Secondary food processing is the everyday process of creating food from ingredients that are ready to use. Baking bread, regardless of whether it is made at home, in a small bakery, or in a large factory, is an example of secondary food processing.  Fermenting fish and making wine, beer, and other alcoholic products are traditional forms of secondary food processing.  Sausages are a common form of secondary processed meat, formed by comminution (grinding) of meat that has already undergone primary processing. Most of the secondary food processing methods known to human kind are commonly described as cooking methods.

Tertiary food processing 
Tertiary food processing is the commercial production of what is commonly called processed food.  These are ready-to-eat or heat-and-serve foods, such as frozen meals and re-heated airline meals.

History
Food processing dates back to the prehistoric ages when crude processing incorporated fermenting, sun drying, preserving with salt, and various types of cooking (such as roasting, smoking, steaming, and oven baking), Such basic food processing involved chemical enzymatic changes to the basic structure of food in its natural form, as well served to build a barrier against surface microbial activity that caused rapid decay. Salt-preservation was especially common for foods that constituted warrior and sailors' diets until the introduction of canning methods. Evidence for the existence of these methods can be found in the writings of the ancient Greek, Chaldean, Egyptian and Roman civilizations as well as archaeological evidence from Europe, North and South America and Asia. These tried and tested processing techniques remained essentially the same until the advent of the industrial revolution. Examples of ready-meals also date back to before the preindustrial revolution, and include dishes such as Cornish pasty and Haggis. Both during ancient times and today in modern society these are considered processed foods.

Modern food processing technology developed in the 19th and 20th centuries was developed in a large part to serve military needs. In 1809, Nicolas Appert invented a hermetic bottling technique that would preserve food for French troops which ultimately contributed to the development of tinning, and subsequently canning by Peter Durand in 1810. Although initially expensive and somewhat hazardous due to the lead used in cans, canned goods would later become a staple around the world. Pasteurization, discovered by Louis Pasteur in 1864, improved the quality and safety of preserved foods and introduced the wine, beer, and milk preservation.

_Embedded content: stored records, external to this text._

Context: an optimization exercise on an open-source flow, tuned for small area, a short achievable clock period and few clock cycles. The choices shown serve that exercise and are no tape-out recipe.
Function not checked in this run: the RTL went through the layout flow alone.
Power figures rest on the tool's default switching activity, not on a simulated workload.

--- flow/config.mk ---
export PLATFORM = sky130hd
export DESIGN_NAME = pv4_protect
export DESIGN_NICKNAME = pv4_protect
export VERILOG_FILES = /design/flow/design.v
export SDC_FILE = /design/flow/constraint.sdc
export NUM_CORES = 4
export LEC_CHECK = 0
export CAP_MARGIN = 20
export CORE_MARGIN = 2
export CORE_UTILIZATION = 40
export SLEW_MARGIN = 20
--- flow/constraint.sdc ---
create_clock -name core_clock -period 12.5 [get_ports {clk}]
set_input_delay 2.5000 -clock core_clock [delete_from_list [all_inputs] [get_ports {clk}]]
set_output_delay 2.5000 -clock core_clock [all_outputs]
set_load 0.01 [all_outputs]
--- flow/design.v ---
module pv4_protect (
    input  wire        clk,
    input  wire        rst,           
    input  wire        in_valid,
    output wire        in_ready,
    input  wire [2:0]  in_op,         
    input  wire [2:0]  in_sel,        
    input  wire [7:0]  in_val,        
    input  wire [11:0] in_raw1,       
    input  wire [11:0] in_raw2,       
    input  wire [15:0] in_batt_v,     
    input  wire [31:0] in_batt_i,     
    input  wire        in_batt_ok,
    input  wire [15:0] in_reg_v,      
    input  wire [31:0] in_reg_i,      
    input  wire        in_reg_ok,
    output reg         res_valid,
    output reg  [2:0]  res_status,
    output reg         res_success,
    output reg  [31:0] res_r0,
    output reg  [31:0] res_r1,
    output reg  [1:0]  res_pets,      
    output wire [6:0]  out_en,
    output wire [6:0]  fault_ind,
    output wire        alarm_buzzer,
    output wire        flat_ind,
    output reg  [3:0]  sense_en
);
    localparam [2:0] OP_TICK   = 3'd0;
    localparam [2:0] OP_APOLL  = 3'd1;
    localparam [2:0] OP_SETDLY = 3'd2;
    localparam [2:0] OP_GETDLY = 3'd3;
    localparam [2:0] OP_GETRD  = 3'd4;
    localparam [2:0] OP_GETINH = 3'd5;
    localparam [2:0] OP_CLRINH = 3'd6;
    localparam [2:0] OP_SETEN  = 3'd7;
    localparam [2:0] ST_OK      = 3'd0;
    localparam [2:0] ST_ILLEGAL = 3'd5;
    localparam [2:0] ST_ALARM   = 3'd6;
    localparam [1:0] M_NORMAL   = 2'd0;
    localparam [1:0] M_ALARM_OC = 2'd1;
    localparam [1:0] M_ALARM_UV = 2'd2;
    localparam signed [31:0] TH_HI  = 32'sd20000;    
    localparam signed [31:0] TH_LO  = 32'sd10000;    
    localparam signed [31:0] TH_REG = 32'sd2000;     
    localparam signed [31:0] TH_AGG = 32'sd30000;
    localparam        [15:0] TH_UV  = 16'd10200;
    localparam       BRAIN_EXEMPT = 1'b1;
    localparam [2:0] BRAIN_CH     = 3'd5;
    localparam [1:0] S_IDLE  = 2'd0;
    localparam [1:0] S_CMD   = 2'd1;
    localparam [1:0] S_STORE = 2'd2;
    localparam [1:0] S_EVAL  = 2'd3;
    reg  [1:0]  state;
    reg  [1:0]  mode;
    reg  [2:0]  op_q;
    reg  [2:0]  sel_q;
    reg  [7:0]  val_q;
    reg  [11:0] raw1_q, raw2_q;
    reg  [15:0] bv_q, rv_q;
    reg  [31:0] bi_q, ri_q;
    reg         bok_q, rok_q;
    reg  [4:0]  tick20;               
    reg  [1:0]  phase;
    reg  [15:0] cur [0:5];            
    reg  [15:0] batt_v, reg_v;        
    reg  [31:0] batt_i, reg_i;
    reg         batt_ok, reg_ok;
    reg  [6:0]  enabled;
    reg  [6:0]  inhibited;
    reg  [7:0]  cnt [0:6];
    reg  [7:0]  gcnt;
    reg  [7:0]  uvcnt;
    reg  [7:0]  dly [0:4];            
    assign in_ready     = (state == S_IDLE);
    assign out_en       = enabled;
    assign fault_ind    = inhibited;
    assign alarm_buzzer = (mode == M_ALARM_OC);
    assign flat_ind     = (mode == M_ALARM_UV);
    function [15:0] raw_to_current;
        input [11:0] raw;
        reg   [31:0] r;
        begin
            r = {20'd0, raw};
            r = 32'd7 * r + (r * 32'd9671) / 32'd28672;
            raw_to_current = r[15:0];
        end
    endfunction
    function [7:0] sat_inc8;
        input [7:0] v;
        begin
            sat_inc8 = (v == 8'd255) ? 8'd255 : v + 8'd1;
        end
    endfunction
    wire [15:0] conv1 = raw_to_current(raw1_q);
    wire [15:0] conv2 = raw_to_current(raw2_q);
    wire [4:0]  tick20_next = (tick20 == 5'd19) ? 5'd0 : tick20 + 5'd1;
    wire        step2       = (tick20_next == 5'd0);
    wire        uv_low      = (bv_q < TH_UV);
    wire [7:0]  uvcnt_inc   = sat_inc8(uvcnt);
    wire        uv_trip     = bok_q && uv_low && (uvcnt_inc > dly[3]);
    reg  [6:0]  ch_over;
    reg  [7:0]  ch_cnt_next [0:6];
    reg  [6:0]  ch_trip;
    integer     c;
    always @(*) begin
        ch_over[0] = $signed({16'd0, cur[0]}) > TH_HI;
        ch_over[1] = $signed({16'd0, cur[1]}) > TH_HI;
        ch_over[2] = $signed({16'd0, cur[2]}) > TH_LO;
        ch_over[3] = $signed({16'd0, cur[3]}) > TH_LO;
        ch_over[4] = $signed({16'd0, cur[4]}) > TH_LO;
        ch_over[5] = $signed({16'd0, cur[5]}) > TH_LO;
        ch_over[6] = $signed(reg_i) > TH_REG;
        for (c = 0; c < 7; c = c + 1) begin
            if (c == 6 && !reg_ok) begin
                ch_cnt_next[c] = cnt[c];
                ch_trip[c]     = 1'b0;
            end else if (ch_over[c]) begin
                ch_cnt_next[c] = sat_inc8(cnt[c]);
                ch_trip[c]     = ch_cnt_next[c] > ((c == 6) ? dly[2] : dly[0]);
            end else begin
                ch_cnt_next[c] = 8'd0;
                ch_trip[c]     = 1'b0;
            end
        end
    end
    wire signed [31:0] total = $signed({16'd0, cur[0]}) + $signed({16'd0, cur[1]})
                             + $signed({16'd0, cur[2]}) + $signed({16'd0, cur[3]})
                             + $signed({16'd0, cur[4]}) + $signed({16'd0, cur[5]})
                             + $signed(reg_i);
    wire        agg_valid = batt_ok && reg_ok;
    wire        agg_over  = (total > TH_AGG) || ($signed(batt_i) > TH_AGG);
    wire [7:0]  gcnt_inc  = sat_inc8(gcnt);
    wire        agg_trip  = agg_valid && agg_over && (gcnt_inc > dly[1]);
    reg  [6:0]  brain_mask;
    always @(*) begin
        brain_mask = 7'd0;
        if (BRAIN_EXEMPT) brain_mask[BRAIN_CH] = 1'b1;
    end
    wire sel_bad = (sel_q > 3'd4);
    wire ch_bad  = (sel_q == 3'd7);
    integer k;
    always @(posedge clk) begin
        res_valid <= 1'b0;
        if (rst) begin
            state       <= S_IDLE;
            mode        <= M_NORMAL;
            res_status  <= ST_OK;
            res_success <= 1'b0;
            res_r0      <= 32'd0;
            res_r1      <= 32'd0;
            res_pets    <= 2'd0;
            sense_en    <= 4'd0;
            tick20      <= 5'd0;
            phase       <= 2'd0;
            batt_v      <= 16'd0;
            batt_i      <= 32'd0;
            batt_ok     <= 1'b0;
            reg_v       <= 16'd0;
            reg_i       <= 32'd0;
            reg_ok      <= 1'b0;
            enabled     <= 7'd0;
            inhibited   <= 7'd0;
            gcnt        <= 8'd0;
            uvcnt       <= 8'd0;
            for (k = 0; k < 6; k = k + 1) cur[k] <= 16'd0;
            for (k = 0; k < 7; k = k + 1) cnt[k] <= 8'd0;
            dly[0]      <= 8'd4;
            dly[1]      <= 8'd20;
            dly[2]      <= 8'd20;
            dly[3]      <= 8'd0;
            dly[4]      <= 8'd0;
            op_q        <= 3'd0;
            sel_q       <= 3'd0;
            val_q       <= 8'd0;
            raw1_q      <= 12'd0;
            raw2_q      <= 12'd0;
            bv_q        <= 16'd0;
            bi_q        <= 32'd0;
            bok_q       <= 1'b0;
            rv_q        <= 16'd0;
            ri_q        <= 32'd0;
            rok_q       <= 1'b0;
        end else begin
            case (state)
            S_IDLE: begin
                if (in_valid) begin
                    op_q   <= in_op;
                    sel_q  <= in_sel;
                    val_q  <= in_val;
                    raw1_q <= in_raw1;
                    raw2_q <= in_raw2;
                    bv_q   <= in_batt_v;
                    bi_q   <= in_batt_i;
                    bok_q  <= in_batt_ok;
                    rv_q   <= in_reg_v;
                    ri_q   <= in_reg_i;
                    rok_q  <= in_reg_ok;
                    state  <= S_CMD;
                end
            end
            S_CMD: begin
                res_status  <= ST_OK;
                res_success <= 1'b0;
                res_r0      <= 32'd0;
                res_r1      <= 32'd0;
                res_pets    <= 2'd0;
                state       <= S_IDLE;
                case (op_q)
                OP_TICK: begin
                    if (mode != M_NORMAL) begin
                        res_status <= ST_ALARM;
                        res_valid  <= 1'b1;
                    end else begin
                        tick20 <= tick20_next;
                        if (step2) begin
                            batt_v  <= bv_q;
                            batt_i  <= bi_q;
                            batt_ok <= bok_q;
                            reg_v   <= rv_q;
                            reg_i   <= ri_q;
                            reg_ok  <= rok_q;
                            if (bok_q) uvcnt <= uv_low ? uvcnt_inc : 8'd0;
                        end
                        if (step2 && uv_trip) begin
                            enabled    <= 7'd0;
                            mode       <= M_ALARM_UV;
                            res_pets   <= 2'd1;
                            res_status <= ST_ALARM;
                            res_valid  <= 1'b1;
                        end else begin
                            state <= S_STORE;
                        end
                    end
                end
                OP_APOLL: begin
                    if (mode == M_ALARM_OC) begin
                        batt_v      <= bv_q;
                        batt_i      <= bi_q;
                        batt_ok     <= bok_q;
                        res_success <= bok_q;
                        res_r0      <= {16'd0, bv_q};
                        res_r1      <= bi_q;
                        if (bok_q) uvcnt <= uv_low ? uvcnt_inc : 8'd0;
                        if (uv_trip) begin
                            enabled    <= 7'd0;
                            mode       <= M_ALARM_UV;
                            res_pets   <= 2'd2;
                            res_status <= ST_ALARM;
                        end else begin
                            res_pets   <= 2'd1;
                        end
                    end else if (mode == M_ALARM_UV) begin
                        res_pets <= 2'd1;
                    end
                    res_valid <= 1'b1;
                end
                OP_SETDLY: begin
                    if (sel_bad)
                        res_status <= ST_ILLEGAL;
                    else if (mode != M_NORMAL)
                        res_status <= ST_ALARM;
                    else
                        dly[sel_q] <= val_q;
                    res_valid <= 1'b1;
                end
                OP_GETDLY: begin
                    if (sel_bad)
                        res_status <= ST_ILLEGAL;
                    else if (mode != M_NORMAL)
                        res_status <= ST_ALARM;
                    else
                        res_r0 <= {24'd0, dly[sel_q]};
                    res_valid <= 1'b1;
                end
                OP_GETRD: begin
                    if (mode != M_NORMAL) begin
                        res_status <= ST_ALARM;
                    end else if (sel_q[0]) begin
                        res_r0      <= {16'd0, reg_v};
                        res_r1      <= reg_i;
                        res_success <= reg_ok;
                    end else begin
                        res_r0      <= {16'd0, batt_v};
                        res_r1      <= batt_i;
                        res_success <= batt_ok;
                    end
                    res_valid <= 1'b1;
                end
                OP_GETINH: begin
                    if (mode != M_NORMAL) begin
                        res_status <= ST_ALARM;
                    end else begin
                        res_r0 <= {25'd0, inhibited};
                        res_r1 <= {25'd0, enabled};
                    end
                    res_valid <= 1'b1;
                end
                OP_CLRINH: begin
                    if (ch_bad) begin
                        res_status <= ST_ILLEGAL;
                    end else if (mode != M_NORMAL) begin
                        res_status <= ST_ALARM;
                    end else begin
                        inhibited[sel_q] <= 1'b0;
                        cnt[sel_q]       <= 8'd0;
                    end
                    res_valid <= 1'b1;
                end
                OP_SETEN: begin
                    if (ch_bad)
                        res_status <= ST_ILLEGAL;
                    else if (mode != M_NORMAL)
                        res_status <= ST_ALARM;
                    else if (val_q[0] && inhibited[sel_q])
                        res_status <= ST_ILLEGAL;
                    else
                        enabled[sel_q] <= val_q[0];
                    res_valid <= 1'b1;
                end
                endcase
            end
            S_STORE: begin
                phase <= phase + 2'd1;
                case (phase + 2'd1)
                2'd0: begin cur[0] <= conv1 + conv2; sense_en <= 4'b0001; end
                2'd1: begin cur[1] <= conv1 + conv2; sense_en <= 4'b0010; end
                2'd2: begin cur[2] <= conv1; cur[3] <= conv2; sense_en <= 4'b0100; end
                2'd3: begin cur[4] <= conv1; cur[5] <= conv2; sense_en <= 4'b1000; end
                endcase
                state <= S_EVAL;
            end
            S_EVAL: begin
                for (k = 0; k < 7; k = k + 1) begin
                    cnt[k] <= ch_cnt_next[k];
                end
                if (agg_valid) gcnt <= agg_over ? gcnt_inc : 8'd0;
                if (agg_trip) begin
                    enabled    <= (enabled & ~ch_trip) & brain_mask;
                    inhibited  <= inhibited | ch_trip;
                    mode       <= M_ALARM_OC;
                    res_pets   <= 2'd1;
                    res_status <= ST_ALARM;
                end else begin
                    enabled    <= enabled & ~ch_trip;
                    inhibited  <= inhibited | ch_trip;
                end
                res_valid <= 1'b1;
                state     <= S_IDLE;
            end
            endcase
        end
    end
endmodule
--- flow/run.sh ---
#!/bin/bash
# synth_recipe.tcl (not shown) runs the flow's synth.tcl, then flattens the netlist and writes it again
# the make line also repeats each setting of config.mk as NAME=value (left out here)
make -C /OpenROAD-flow-scripts/flow DESIGN_CONFIG=/design/flow/config.mk WORK_HOME=/design/flow/orfs CLKGATE_MAP_FILE= SYNTH_SCRIPT=/design/flow/synth_recipe.tcl finish
==> flow_metrics.env <==
export IMPL_slew_viol_final=0
export IMPL_synthFlopType="dfxtp_1"
export IMPL_path_clk_slew_ns=0.06
export IMPL_finalSetupViolations=0
export IMPL_fp_row_count=115
export IMPL_whs_ns=0.435
export IMPL_drive_above_1_share_pct=7.00
export IMPL_cts_root_buf="clkbuf_16"
export IMPL_hold_violations=0
export IMPL_synth_area_um2=39700
export IMPL_crit_slowest_cell="fa_1"
export IMPL_synth_edf_count=64
export IMPL_die_area_um2=102000
export IMPL_async_reset_ff_share_pct=0
export IMPL_ir_drop_v=0.000266
export IMPL_arrival_ns=12.45
export IMPL_p_total_uw=8250
export IMPL_antenna_found_initial=1
export IMPL_crit_top_cell="inv_1"
export IMPL_htreeDepth=3
export IMPL_final_nets=5628
export IMPL_min_period_over_period_pct=95.3
export IMPL_syn_inst=4789
export IMPL_io_buffer_count=214
export IMPL_num_vias=34200
export IMPL_status="timing/DRC/antenna clean"
export IMPL_drc=0
export IMPL_grt_ovfl_total=0
export IMPL_clockBufferDepth=3
export IMPL_viasPerCell=5.45
export IMPL_cp_required_ns=13.05
export IMPL_cts_tree="yes"
export IMPL_core_um2=98400
export IMPL_fin_util_pct=46.6
export IMPL_crit_path_end_kind="register"
export IMPL_place_inst=6139
export IMPL_synth_commonest_cells="837 x nand2_1, 558 x a21oi_1, 489 x dfxtp_1"
export IMPL_synth_top_area_share_pct=24.7
export IMPL_pre_cts_ws_ns=0.224
export IMPL_io_pins=231
export IMPL_setup_ws_ns=0.592
export IMPL_cts_made_buffers=66
export IMPL_routabilityCongestion=0.899
export IMPL_die_height_um=319
export IMPL_skew_ns=0.0548
export IMPL_ys_warn_count=3
export IMPL_fmax_mhz=84.0
export IMPL_yosysTopAreaCell="dfxtp_1"
export IMPL_synth_most_common_cell="nand2_1"
export IMPL_grt_pass1_vias=32500
export IMPL_drtIter0Drc=2667
export IMPL_power_density_nw_per_um2=180
export IMPL_synth_cell_types=112
export IMPL_post_route_min_period_ns=11.91
export IMPL_dp_final_hpwl_mm=89.1
export IMPL_worst_pin_slew_ns=1.02
export IMPL_syn2layout_area_growth_pct=15.5
export IMPL_syn_area_per_cell_um2=8.29
export IMPL_antenna_left=0
export IMPL_chipWidth_um=319
export IMPL_dr_pass1_iters=5
export IMPL_slowest_delay_ns=0.59
export IMPL_worstSetupPathType="reg2reg"
export IMPL_fin_cells=6273
export IMPL_ctsHoldBuffers=0
export IMPL_cts_num_sinks=553
export IMPL_start_util_pct=40.3
export IMPL_grt_start_max_net_pins=106
export IMPL_start_kind="register"
export IMPL_wl_per_cell_um=19.0
export IMPL_grt_usage_pct=22.7
export IMPL_ys_seq_area_share_pct=29.5
export IMPL_grt_pass1_wl_mm=185
export IMPL_power_leakage_uw=0.0193
export IMPL_ys_top_cells_by_area="dfxtp_1 25%, ha_1 11%, fa_1 10%"
export IMPL_hold_path_class="reg2reg"
export IMPL_ys_seq_elements=553
export IMPL_routed_wl_mm=119
export IMPL_path_max_fanout=7
export IMPL_max_cap_violations=0
export IMPL_relSlewSlack_pct=31.4
export IMPL_clk_latency_ns=0.63
export IMPL_fillers=9773
-- critical path, delay by kind of cell (launching register included) --
| family | cells | cell delay [ns] |
|---|---|---|
| AO/OA/AOI/OAI | 24 | 4.74 |
| XOR/XNOR | 1 | 0.16 |
| adder cells (fa/ha/maj) | 10 | 4.02 |
| buffers and inverters | 7 | 0.59 |
| flip-flops | 1 | 0.41 |
| AND/OR/NAND/NOR | 8 | 1.88 |
-- final cells by class --
cell class / count / area [µm²] / area share [%]
multi-input cells: 3634 / 26000 / 56.8
diodes: 1 / 2.50 / 0.00546
clock inverters: 30 / 345 / 0.753
repair buffers: 301 / 2830 / 6.16
inverters: 379 / 1420 / 3.10
flip-flops and latches: 553 / 11700 / 25.6
clock buffers: 88 / 1880 / 4.10
well taps: 1287 / 1610 / 3.51
-- placed cells by master (no fill, tap or decap), types with 36 or more instances in the layout --
cell type	instances
nor3_1	55
ha_1	354
dfxtp_1	483
o21ai_0	164
buf_4	85
nand3_1	105
clkdlybuf4s50_1	213
mux2i_1	73
clkbuf_16	68
edfxtp_1	64
nor2_1	300
xnor2_1	97
a21oi_1	547
nand2b_1	41
nor2b_1	77
fa_1	198
a21o_1	54
inv_1	378
and2_1	62
o21bai_1	36
nand2_1	832
a22oi_1	71
-- sequential cells by signal, summed over array words and instances (netlist names), 4 cells and up, named ones only --
signal	cells
inhibited	7
bv_q	16
sense_en	4
val_q	8
uvcnt	8
gcnt	8
enabled	7
raw2_q	12
cur	96
reg_v	16
batt_i	32
reg_i	32
rv_q	16
bi_q	32
tick20	5
batt_v	16
res_r1	32
ri_q	32
cnt	56
dly	64
raw1_q	12
res_r0	16
-- per-stage QoR --
| stage | TNS (ns) | instance area (µm²) |
|---|---|---|
| after floorplan | 0 | 39800 |
| after global placement | 0 | 43100 |
| after detailed placement | 0 | 43100 |
| after CTS | 0 | 45300 |
| after global routing | -0.0242 | 45900 |
| final | 0 | 45900 |
-- report_power, final --
part	leakage, µW	switching [µW]	internal (µW)
Sequential	0.00458	57.5	1850
Combinational	0.0137	2630	1750
Clock	0.00110	818	1150
Total	0.0193	3510	4750
-- repair_timing --
item	in CTS	in global routing
setup buffers	0	14
setup endpoints to repair	0	20
resized for setup	0	76
-- logic make-up (layout without fill, tap and decap cells) --
group                    after synthesis  in the layout  share of synthesized area (%)
other                                  1             17                        0.00945
multiplexers                          95             95                           2.96
AO/OA/AOI/OAI                       1190           1190                           18.7
AND/OR/NAND/NOR                     1634           1634                           18.2
adder cells (fa/ha/maj)              560            560                           21.4
flip-flops                           553            553                           29.5
XOR/XNOR                             139            139                           3.17
buffers and inverters                617            798                           6.09
-- path summary, 6_finish.rpt --
path,from,to,slack [ns],cells after the start
worst max register to register,raw1_q[10]$_SDFFE_PP0P_,cur[0][15]$_SDFFE_PP0P_,0.59,50
worst min-delay path,ri_q[6]$_SDFFE_PP0P_,reg_i[6]$_SDFFE_PP0P_,0.43,2
worst max-delay path,raw1_q[10]$_SDFFE_PP0P_,cur[0][15]$_SDFFE_PP0P_,0.59,50
worst min register to register,ri_q[6]$_SDFFE_PP0P_,reg_i[6]$_SDFFE_PP0P_,0.43,2
-- layer usage --
metal	part of all wire, %	track usage [%]
met1	45	30.3
met2	48	38.5
met3	4.7	2.66
met4	2.9	6.87
met5	0	0

==> static timing again, ports no longer ideal <==
The results above use ideal ports. As a check the final layout listed here was re-extracted and re-timed, cells and wires unchanged.
Step 1 sets driving cells, clkbuf_16 on the clock port and buf_2 on the other inputs (assumed; they add their load-dependent delay and slew).
Step 2 times the ports against the registers' clock, not the clock port: input delays grow and output delays shrink by t, the midpoint of the rising clock arrivals with the driver on.
a / b / c = ideal / step 1 / step 2; a / b = the first two.
t, ns: 0.676
slack for setup (ns): 0.592 / 0.592 / 0.592
worst hold slack (ns): 0.435 / 0.435 / 0.435
clock arrival spread, ns: 0.057 / 0.056
After both steps setup and hold are still met in this run. The setup slack of this run moves by 0.000 ns with the drivers and by 0.000 ns with both steps.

In the 20th century, World War II, the space race and the rising consumer society in developed countries contributed to the growth of food processing with such advances as spray drying, evaporation, juice concentrates, freeze drying and the introduction of artificial sweeteners, colouring agents, and such preservatives as sodium benzoate. In the late 20th century, products such as dried instant soups, reconstituted fruits and juices, and self cooking meals such as MRE food ration were developed. By the 20th century, automatic appliances like microwave oven, blender, and rotimatic paved way for convenience cooking.

In western Europe and North America, the second half of the 20th century witnessed a rise in the pursuit of convenience. Food processing companies marketed their products especially towards middle-class working wives and mothers. Frozen foods (often credited to Clarence Birdseye) found their success in sales of juice concentrates and "TV dinners". Processors utilised the perceived value of time to appeal to the postwar population, and this same appeal contributes to the success of convenience foods today.

Benefits and drawbacks

Benefits

Benefits of food processing include toxin removal, preservation, easing marketing and distribution tasks, and increasing food consistency. In addition, it increases yearly availability of many foods, enables transportation of delicate perishable foods across long distances and makes many kinds of foods safe to eat by de-activating spoilage and pathogenic micro-organisms. Modern supermarkets would not exist without modern food processing techniques, and long voyages would not be possible.

Processed foods are usually less susceptible to early spoilage than fresh foods and are better suited for long-distance transportation from the source to the consumer. When they were first introduced, some processed foods helped to alleviate food shortages and improved the overall nutrition of populations as it made many new foods available to the masses.

Processing can also reduce the incidence of food-borne disease. Fresh materials, such as fresh produce and raw meats, are more likely to harbour pathogenic micro-organisms (e.g. Salmonella) capable of causing serious illnesses.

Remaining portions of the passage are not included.